▸ **The problem**
Starting at the line that contains "[what the ideal ports hide]", transcribe each line exactly through the last line of the data. Include nothing else.

Saved data entries:
★ ★ ★

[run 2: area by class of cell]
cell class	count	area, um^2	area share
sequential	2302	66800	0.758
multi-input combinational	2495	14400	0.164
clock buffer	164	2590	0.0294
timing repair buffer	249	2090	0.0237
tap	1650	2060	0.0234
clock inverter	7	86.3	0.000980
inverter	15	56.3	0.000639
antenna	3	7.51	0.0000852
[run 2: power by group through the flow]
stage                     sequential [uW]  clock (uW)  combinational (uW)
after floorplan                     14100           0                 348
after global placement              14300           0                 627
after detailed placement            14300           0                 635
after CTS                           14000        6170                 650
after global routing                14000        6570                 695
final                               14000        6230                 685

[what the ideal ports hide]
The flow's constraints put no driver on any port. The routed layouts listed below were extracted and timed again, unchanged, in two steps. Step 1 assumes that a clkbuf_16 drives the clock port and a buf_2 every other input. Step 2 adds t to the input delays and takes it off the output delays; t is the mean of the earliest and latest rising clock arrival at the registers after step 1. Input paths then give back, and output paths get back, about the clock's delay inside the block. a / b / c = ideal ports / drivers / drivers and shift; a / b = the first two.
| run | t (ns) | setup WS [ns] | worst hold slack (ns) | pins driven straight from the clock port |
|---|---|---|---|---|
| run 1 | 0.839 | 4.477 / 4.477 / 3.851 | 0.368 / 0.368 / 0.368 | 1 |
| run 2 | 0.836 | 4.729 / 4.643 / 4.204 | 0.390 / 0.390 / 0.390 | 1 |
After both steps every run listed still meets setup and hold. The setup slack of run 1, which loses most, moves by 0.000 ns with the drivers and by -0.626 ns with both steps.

★ ★ ★

▸ **Response box**
[what the ideal ports hide]
The flow's constraints put no driver on any port. The routed layouts listed below were extracted and timed again, unchanged, in two steps. Step 1 assumes that a clkbuf_16 drives the clock port and a buf_2 every other input. Step 2 adds t to the input delays and takes it off the output delays; t is the mean of the earliest and latest rising clock arrival at the registers after step 1. Input paths then give back, and output paths get back, about the clock's delay inside the block. a / b / c = ideal ports / drivers / drivers and shift; a / b = the first two.
| run | t (ns) | setup WS [ns] | worst hold slack (ns) | pins driven straight from the clock port |
|---|---|---|---|---|
| run 1 | 0.839 | 4.477 / 4.477 / 3.851 | 0.368 / 0.368 / 0.368 | 1 |
| run 2 | 0.836 | 4.729 / 4.643 / 4.204 | 0.390 / 0.390 / 0.390 | 1 |
After both steps every run listed still meets setup and hold. The setup slack of run 1, which loses most, moves by 0.000 ns with the drivers and by -0.626 ns with both steps.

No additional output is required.